6. Reaffirmation; Reference to Loan Agreement; No Waiver.
(a) Reaffirmation. Borrower acknowledges and agrees that: (i) all of its Obligations and liabilities under the Loan Agreement, as amended hereby, are and shall be valid and enforceable and shall not be impaired or limited by the execution or effectiveness of this Amendment; and (ii) the first priority perfected security interests and Liens and rights in the collateral securing payment of the Obligations are hereby ratified and confirmed by Borrower in all respects (in each case, subject only to Permitted Liens).
(b) References. Upon the effectiveness of this Amendment, each reference in the Loan Agreement to “this Agreement,” “hereunder,” “hereof,” “herein” or words of like import shall mean and be a reference to the Loan Agreement, as amended hereby. The term “Loan Documents” as defined in Section 13.1 of the Loan Agreement shall include (in addition to the Loan Documents described in the Loan Agreement) this Amendment and the Transaction Documents.

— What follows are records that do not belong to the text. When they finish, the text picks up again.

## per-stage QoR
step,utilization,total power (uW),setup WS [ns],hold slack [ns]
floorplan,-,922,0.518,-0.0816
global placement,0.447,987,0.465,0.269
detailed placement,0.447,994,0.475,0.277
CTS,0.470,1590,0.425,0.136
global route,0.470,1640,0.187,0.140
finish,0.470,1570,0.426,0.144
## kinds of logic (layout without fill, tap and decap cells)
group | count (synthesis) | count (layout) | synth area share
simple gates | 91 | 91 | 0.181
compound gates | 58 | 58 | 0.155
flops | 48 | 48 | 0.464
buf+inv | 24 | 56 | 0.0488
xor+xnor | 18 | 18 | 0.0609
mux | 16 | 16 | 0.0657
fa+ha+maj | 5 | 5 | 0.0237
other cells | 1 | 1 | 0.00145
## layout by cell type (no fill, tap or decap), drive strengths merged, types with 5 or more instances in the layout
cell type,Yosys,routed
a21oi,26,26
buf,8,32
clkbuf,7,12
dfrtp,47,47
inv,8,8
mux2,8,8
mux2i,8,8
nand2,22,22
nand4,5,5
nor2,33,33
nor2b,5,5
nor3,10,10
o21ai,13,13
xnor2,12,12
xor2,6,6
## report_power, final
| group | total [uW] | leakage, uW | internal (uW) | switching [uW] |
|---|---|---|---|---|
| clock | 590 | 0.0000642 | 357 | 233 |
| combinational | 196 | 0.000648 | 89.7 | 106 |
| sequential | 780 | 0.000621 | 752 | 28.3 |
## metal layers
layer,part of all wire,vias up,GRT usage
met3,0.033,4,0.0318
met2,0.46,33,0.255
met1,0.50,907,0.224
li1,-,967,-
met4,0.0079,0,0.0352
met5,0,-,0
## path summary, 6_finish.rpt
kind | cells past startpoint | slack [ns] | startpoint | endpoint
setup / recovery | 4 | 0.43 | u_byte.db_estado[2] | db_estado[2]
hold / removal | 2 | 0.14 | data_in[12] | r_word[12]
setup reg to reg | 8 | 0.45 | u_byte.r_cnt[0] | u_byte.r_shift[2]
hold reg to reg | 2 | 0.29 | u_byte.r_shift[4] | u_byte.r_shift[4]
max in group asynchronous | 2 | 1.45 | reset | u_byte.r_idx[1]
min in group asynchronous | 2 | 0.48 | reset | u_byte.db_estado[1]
==> src/rtl/latch_reader.sv <==
// Latched-event reader: synchronizes external SR-latch outputs, clears each latch
// after capture and queues {channel mask, timestamp} tags in a fall-through FIFO.

module latch_reader_ch #(
  parameter int CLR_CYC = 2
) (
  input  logic clk,
  input  logic rst,
  input  logic qs,
  output logic mask,
  output logic latch_r
);
  typedef enum logic [1:0] {IDLE, CLEAR, WAIT_LOW} state_e;
  localparam int CW = (CLR_CYC > 1) ? $clog2(CLR_CYC) : 1;

  state_e        state_q, state_d;
  logic [CW-1:0] cnt_q, cnt_d;

  always_ff @(posedge clk) begin
    if (rst) begin
      state_q <= IDLE;
      cnt_q   <= '0;
    end else begin
      state_q <= state_d;
      cnt_q   <= cnt_d;
    end
  end

  always_comb begin
    state_d = state_q;
    cnt_d   = cnt_q;
    mask    = 1'b0;
    latch_r = 1'b0;
    unique case (state_q)
      IDLE: if (qs) begin
        mask    = 1'b1;
        state_d = CLEAR;
        cnt_d   = '0;
      end
      CLEAR: begin
        latch_r = 1'b1;
        if (cnt_q == CW'(CLR_CYC - 1)) state_d = WAIT_LOW;
        else                           cnt_d   = cnt_q + CW'(1);
      end
      // Stay out of IDLE until the latch is seen low, so one event gives one tag.
      WAIT_LOW: if (!qs) state_d = IDLE;
      default: state_d = IDLE;
    endcase
  end
endmodule

module latch_reader #(
  parameter int NCH     = 4,
  parameter int TS_W    = 32,
  parameter int DEPTH   = 16,
  parameter int CLR_CYC = 2
) (
  input  logic                    clk,
  input  logic                    rst,
  input  logic [NCH-1:0]          latch_q,
  output logic [NCH-1:0]          latch_r,
  output logic [NCH+TS_W-1:0]     tag_data,
  output logic                    tag_valid,
  input  logic                    tag_ready,
  output logic [$clog2(DEPTH):0]  fifo_level,
  output logic                    overflow,
  input  logic                    ovf_clr
);
  localparam int AW = $clog2(DEPTH);
  localparam int LW = AW + 1;
  localparam int TW = NCH + TS_W;

  logic [NCH-1:0]  s1_q, s1_d, s2_q, s2_d;
  logic [TS_W-1:0] ts_q, ts_d;
  logic [NCH-1:0]  mask;
  logic [AW-1:0]   wr_ptr_q, wr_ptr_d, rd_ptr_q, rd_ptr_d;
  logic [LW-1:0]   level_q, level_d;
  logic            overflow_q, overflow_d;
  logic            push, pop, full, wr_en, drop;
  logic [TW-1:0]   wr_data;
  logic [TW-1:0]   mem_q [DEPTH];

  for (genvar g = 0; g < NCH; g++) begin : g_ch
    latch_reader_ch #(.CLR_CYC(CLR_CYC)) u_ch (
      .clk     (clk),
      .rst     (rst),
      .qs      (s2_q[g]),
      .mask    (mask[g]),
      .latch_r (latch_r[g])
    );
  end

  always_comb begin
    s1_d      = latch_q;
    s2_d      = s1_q;
    ts_d      = ts_q + TS_W'(1);
    push      = |mask;
    tag_valid = (level_q != '0);
    pop       = tag_valid & tag_ready;
    full      = (level_q == LW'(DEPTH));
    // When full, a pop in the same cycle frees the slot being written.
    wr_en     = push & (~full | pop);
    drop      = push & full & ~pop;
    wr_data   = {mask, ts_q};
    wr_ptr_d  = wr_en ? wr_ptr_q + AW'(1) : wr_ptr_q;
    rd_ptr_d  = pop   ? rd_ptr_q + AW'(1) : rd_ptr_q;
    level_d   = level_q;
    unique case ({wr_en, pop})
      2'b10:   level_d = level_q + LW'(1);
      2'b01:   level_d = level_q - LW'(1);
      default: level_d = level_q;
    endcase
    overflow_d = drop | (overflow_q & ~ovf_clr);
  end

  always_ff @(posedge clk) begin
    if (rst) begin
      s1_q       <= '0;
      s2_q       <= '0;
      ts_q       <= '0;
      wr_ptr_q   <= '0;
      rd_ptr_q   <= '0;
      level_q    <= '0;
      overflow_q <= 1'b0;
    end else begin
      s1_q       <= s1_d;
      s2_q       <= s2_d;
      ts_q       <= ts_d;
      wr_ptr_q   <= wr_ptr_d;
      rd_ptr_q   <= rd_ptr_d;
      level_q    <= level_d;
      overflow_q <= overflow_d;
    end
  end

  // Storage needs no reset: contents are only observed behind tag_valid.
  always_ff @(posedge clk) begin
    if (wr_en && !rst) mem_q[wr_ptr_q] <= wr_data;
  end

  assign tag_data   = mem_q[rd_ptr_q];
  assign fifo_level = level_q;
  assign overflow   = overflow_q;
endmodule
==> config.mk <==
export PLATFORM = sky130hd
export DESIGN_NAME = latch_reader
export DESIGN_NICKNAME = d
export VERILOG_FILES = /design/src/rtl/latch_reader.sv
export SDC_FILE = /design/constraint.sdc
export NUM_CORES = 1
export LEC_CHECK = 0
export CORE_ASPECT_RATIO = 2
export CORE_UTILIZATION = 30
export CTS_CLUSTER_SIZE = 10
export DETAILED_ROUTE_END_ITERATION = 8
export GPL_TIMING_DRIVEN = 0
export PLACE_DENSITY = 0.47
export SLEW_MARGIN = 20
export SYNTH_ARGS = -nofsm -noshare
export SYNTH_HDL_FRONTEND = slang
export SYNTH_SLANG_ARGS = --single-unit
==> constraint.sdc <==
create_clock -name clk -period 4.3 [get_ports clk]
set_input_delay 0.645 -clock clk [delete_from_list [all_inputs] [get_ports clk]]
set_output_delay 0.645 -clock clk [all_outputs]
set_load 0.01 [all_outputs]
## src/rtl/switch_arb_pkg.sv

```systemverilog
// Shared types and defaults for the switch request/grant arbiter clients.
package switch_arb_pkg;
  localparam int DATA_W_DEF    = 8;
  localparam int DEPTH_DEF     = 8;
  localparam int BURST_LEN_DEF = 4;
  localparam int NUM_PORTS     = 4;

  typedef enum logic [1:0] {
    IDLE,
    ACTIVE,
    RELEASE
  } req_state_e;
endpackage

```

## src/rtl/port_req_fifo.sv

```systemverilog
// Beat buffer for one requester port.
// Full is judged on the pre-pop count.
module port_req_fifo #(
  parameter int DATA_W = 8,
  parameter int DEPTH  = 8,
  localparam int AW = (DEPTH > 1) ? $clog2(DEPTH) : 1,
  localparam int CW = AW + 1
) (
  input  logic              clk,
  input  logic              reset,
  input  logic              wr_en_i,
  input  logic [DATA_W-1:0] wr_data_i,
  input  logic              rd_en_i,
  output logic [DATA_W-1:0] rd_data_o,
  output logic [CW-1:0]     count_o,
  output logic              full_o
);
  logic [DATA_W-1:0] mem_q [DEPTH];
  logic [AW-1:0] wptr_q, wptr_d;
  logic [AW-1:0] rptr_q, rptr_d;
  logic [CW-1:0] count_q, count_d;
  logic push, pop;

  assign full_o    = (count_q == CW'(DEPTH));
  assign push      = wr_en_i & ~full_o;
  assign pop       = rd_en_i & (count_q != '0);
  assign rd_data_o = mem_q[rptr_q];
  assign count_o   = count_q;

  always_comb begin
    wptr_d  = wptr_q;
    rptr_d  = rptr_q;
    count_d = count_q;
    if (push)
      wptr_d = (wptr_q == AW'(DEPTH - 1)) ? '0 : wptr_q + 1'b1;
    if (pop)
      rptr_d = (rptr_q == AW'(DEPTH - 1)) ? '0 : rptr_q + 1'b1;
    unique case ({push, pop})
      2'b10:   count_d = count_q + 1'b1;
      2'b01:   count_d = count_q - 1'b1;
      default: count_d = count_q;
    endcase
  end

  always_ff @(posedge clk) begin
    if (reset) begin
      wptr_q  <= '0;
      rptr_q  <= '0;
      count_q <= '0;
    end else begin
      wptr_q  <= wptr_d;
      rptr_q  <= rptr_d;
      count_q <= count_d;
    end
  end

  always_ff @(posedge clk) begin
    if (push)
      mem_q[wptr_q] <= wr_data_i;
  end
endmodule

```

## src/rtl/switch_port_requester.sv

```systemverilog
// Requester client: buffers beats, requests once a full packet is held,
// streams on grant and drops the request for one cycle between packets.
module switch_port_requester
  import switch_arb_pkg::*;
#(
  parameter int DATA_W    = DATA_W_DEF,
  parameter int DEPTH     = DEPTH_DEF,
  parameter int BURST_LEN = BURST_LEN_DEF
) (
  input  logic              clk,
  input  logic              reset,
  input  logic              i_Wr_En,
  input  logic [DATA_W-1:0] i_Wr_Data,
  output logic              o_Full,
  output logic              o_Overflow,
  output logic              o_Req,
  input  logic              i_Gnt,
  output logic              o_Valid,
  output logic [DATA_W-1:0] o_Data
);
  localparam int AW = (DEPTH > 1) ? $clog2(DEPTH) : 1;
  localparam int CW = AW + 1;
  localparam int BW = (BURST_LEN > 1) ? $clog2(BURST_LEN) : 1;

  req_state_e    state_q;
  logic [BW-1:0] beat_q;
  logic          ovf_q;
  logic [CW-1:0] count;
  logic          full;
  logic          beat;

  // Grant is only honoured while requesting; a stale grant in RELEASE is dropped.
  assign beat       = (state_q == ACTIVE) & i_Gnt;
  assign o_Valid    = beat;
  assign o_Req      = (state_q == ACTIVE);
  assign o_Full     = full;
  assign o_Overflow = ovf_q;

  port_req_fifo #(
    .DATA_W (DATA_W),
    .DEPTH  (DEPTH)
  ) u_fifo (
    .clk       (clk),
    .reset     (reset),
    .wr_en_i   (i_Wr_En),
    .wr_data_i (i_Wr_Data),
    .rd_en_i   (beat),
    .rd_data_o (o_Data),
    .count_o   (count),
    .full_o    (full)
  );

  always_ff @(posedge clk) begin
    if (reset) begin
      state_q <= IDLE;
      beat_q  <= '0;
      ovf_q   <= 1'b0;
    end else begin
      ovf_q <= i_Wr_En & full;
      unique case (state_q)
        IDLE: begin
          if (count >= CW'(BURST_LEN))
            state_q <= ACTIVE;
        end
        ACTIVE: begin
          if (i_Gnt) begin
            if (beat_q == BW'(BURST_LEN - 1)) begin
              state_q <= RELEASE;
              beat_q  <= '0;
            end else begin
              beat_q <= beat_q + 1'b1;
            end
          end
        end
        RELEASE: state_q <= IDLE;
        default: state_q <= IDLE;
      endcase
    end
  end
endmodule

```

## config.mk

```make
export PLATFORM = sky130hd
export DESIGN_NAME = switch_port_requester
export DESIGN_NICKNAME = d
export VERILOG_FILES = /design/src/rtl/switch_arb_pkg.sv /design/src/rtl/port_req_fifo.sv /design/src/rtl/switch_port_requester.sv
export SDC_FILE = /design/constraint.sdc
export NUM_CORES = 1
export LEC_CHECK = 0
export ABC_AREA = 1
export CORE_UTILIZATION = 40
export CTS_CLUSTER_SIZE = 30
export DETAILED_ROUTE_END_ITERATION = 6
export PLACE_DENSITY = 0.67
export SLEW_MARGIN = 15
export SYNTH_ARGS = -nofsm -noshare
export SYNTH_HDL_FRONTEND = slang
export SYNTH_SLANG_ARGS = --single-unit
export TNS_END_PERCENT = 20
```

## constraint.sdc

```tcl
create_clock -name clk -period 1.75 [get_ports clk]
set_input_delay 0.2625 -clock clk [delete_from_list [all_inputs] [get_ports clk]]
set_output_delay 0.2625 -clock clk [all_outputs]
set_load 0.02 [all_outputs]
```

* Yosys cells after proc, flatten, opt, wreduce, memory -nomap -nowiden *
Memories as Yosys holds them, arrays and structs flattened. A register that Yosys moved wholly into a read port is not among the register bits.
Cells that the tools add are included.

operators by class
  bitwise operators = 5
  reductions and logical operators = 5
  equal/unequal tests = 10
  $add $sub $neg = 5
  magnitude comparators = 1
  mux-type cells = 12

operators by type and width
  operator             count
  $mux 3               4
  $mux 2               4
  $pmux 4 s2           1
  $add 3x1->3 const B  2
  $eq 3x3->1 const B   2
  $add 4x1->4 const B  1
  $and 1x1->1          4
  $eq 2x1->1 const B   2
  $eq 2x2->1 const B   2
  $eq 4x4->1 const B   1
  $ge 4x3->1 const B   1
  $ne 2x1->1 const B   2
  $pmux 2 s2           1
  $reduce_bool 4->1    1
  $sub 4x1->4 const B  1
  $reduce_and 3->1     1
  $add 2x1->2 const B  1
  $logic_not 2->1      1
  $mux 1               2
  $ne 2x2->1 const B   1
  $reduce_and 2->1     1
  $reduce_bool 2->1    1
  $not 1->1            1

storage, ports and cells
  memories = 1
  output and inout port bits = 12
  register bits = 15
  bits in writable memories = 64
  input port bits = 12
  word-level logic and storage cells = 45

memory list
  name          words  bits a word  rd ports  clocked after Yosys merged registers in  write ports  RTL line             RTL
  u_fifo.mem_q  8      8            1         1                                        1            port_req_fifo.sv:18  logic [DATA_W-1:0] mem_q [DEPTH];

* Longest topological paths before layout *
Gate-level depths: netlist (run 1).

  depth after elaboration = 5
  mapped depth = 14
  mapped depth without buffers = 14

* Modules after synthesis *
A second synthesis (run 1) with hierarchy kept.

second synthesis, totals
  cell total of the unflattened synthesis = 307
  area, all modules = 3443.3 sq um

modules (own cells, without submodules)
  module                 cells an instance  area each (sq um)  sequential area each (sq um)  instances
  port_req_fifo          274                3214.3             2182.1                        1
  switch_port_requester  33                 229.0              100.1                         1

* Least setup slack after synthesis (run 1) *
Ideal clock, no wire load.

  path kind = register to register
  start = register state_q[0]
  end = register u_fifo.count_q[2] (netlist: u_fifo.count_o[2])
  buffers on the path = 0
  path slack = -0.153 ns
  setup time = 0.115 ns
  arrival = 1.788 ns
  stages on the path, launching flop included = 14
  required time = 1.635 ns
  period minus slack after synthesis = 1.903 ns
  cells stage by stage = dfxtp_1 inv_1 nor2_4 nand2_2 a21oi_4 ha_1 nand2_1 inv_1 nor2_2 ha_1 a21oi_1 xnor2_1 o21ai_0 inv_1

on the way
  word-level cells in the longest chain between the ends = 5
  elaborated cells on any way between the ends = 7
  those cells by class = 3 x eq/ne; 1 x mux; 2 x bitwise; 1 x reduce/logical

ends and longest elaborated chain
  element                                                 RTL line                     RTL
  start, declared                                         switch_port_requester.sv:25  req_state_e state_q;
  start signal, assigned                                  switch_port_requester.sv:55  state_q <= IDLE;
  start signal, assigned                                  switch_port_requester.sv:63  state_q <= ACTIVE;
  start signal, assigned                                  switch_port_requester.sv:68  state_q <= RELEASE;
  $eq 2x1->1 *                                            n/a
  via o_Req                                               switch_port_requester.sv:16  output logic o_Req,
  $and 1x1->1 *                                           switch_port_requester.sv:33  assign beat = (state_q == ACTIVE) & i_Gnt;
  $and 1x1->1 *                                           port_req_fifo.sv:26          assign pop = rd_en_i & (count_q != '0);
  $eq 2x1->1 / $eq 2x2->1 (equally long branches)         port_req_fifo.sv:38          unique case ({push, pop})
  $pmux 4 s2 / $reduce_bool 2->1 (equally long branches)  n/a
  end signal, assigned                                    port_req_fifo.sv:53          count_q <= count_d;
  end, declared                                           port_req_fifo.sv:21          logic [CW-1:0] count_q, count_d;

Mark *: on every way through the listed nets, which the timed path passes. The rest lies on a longest branch.
A chain may end at the register's enable or synchronous reset.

(c) No Waiver. Bank’s failure, at any time or times hereafter, to require strict performance by Borrower of any provision or term of the Loan Agreement, this Amendment or the Loan Documents shall not waive, affect or diminish any right of Bank hereafter to demand strict compliance and performance herewith or therewith. Any suspension or waiver by Bank of a breach of this Amendment or any Default or Event of Default under the Loan Agreement shall not, except as expressly set forth in a writing signed by Bank, suspend, waive or affect any other breach of this Amendment or any Default or Event of Default under the Loan Agreement, whether the same is prior or subsequent thereto and whether of the same or of a different kind or character. None of the undertakings, agreements, warranties, covenants and representations of Borrower contained in this Amendment, shall be deemed to have been suspended or waived by Bank unless such suspension or waiver is (i) in writing and signed by Bank and (ii) delivered to Borrower. In no event shall Bank’s execution and delivery of this Amendment establish a course of dealing among Bank, Borrower or any other obligor, or in any other way obligate Bank to hereafter provide any consents, amendments or waivers with respect to the Loan Agreement. The terms and provisions of this Amendment shall be limited precisely as written and shall not be deemed (x) to be a consent to any amendment or modification of any other term, provision or condition of the Loan Agreement or of any of the Loan Documents (except as expressly provided herein); or (y) to prejudice any right or remedy which Bank may now have under or in connection with the Loan Agreement or any of the Loan Documents.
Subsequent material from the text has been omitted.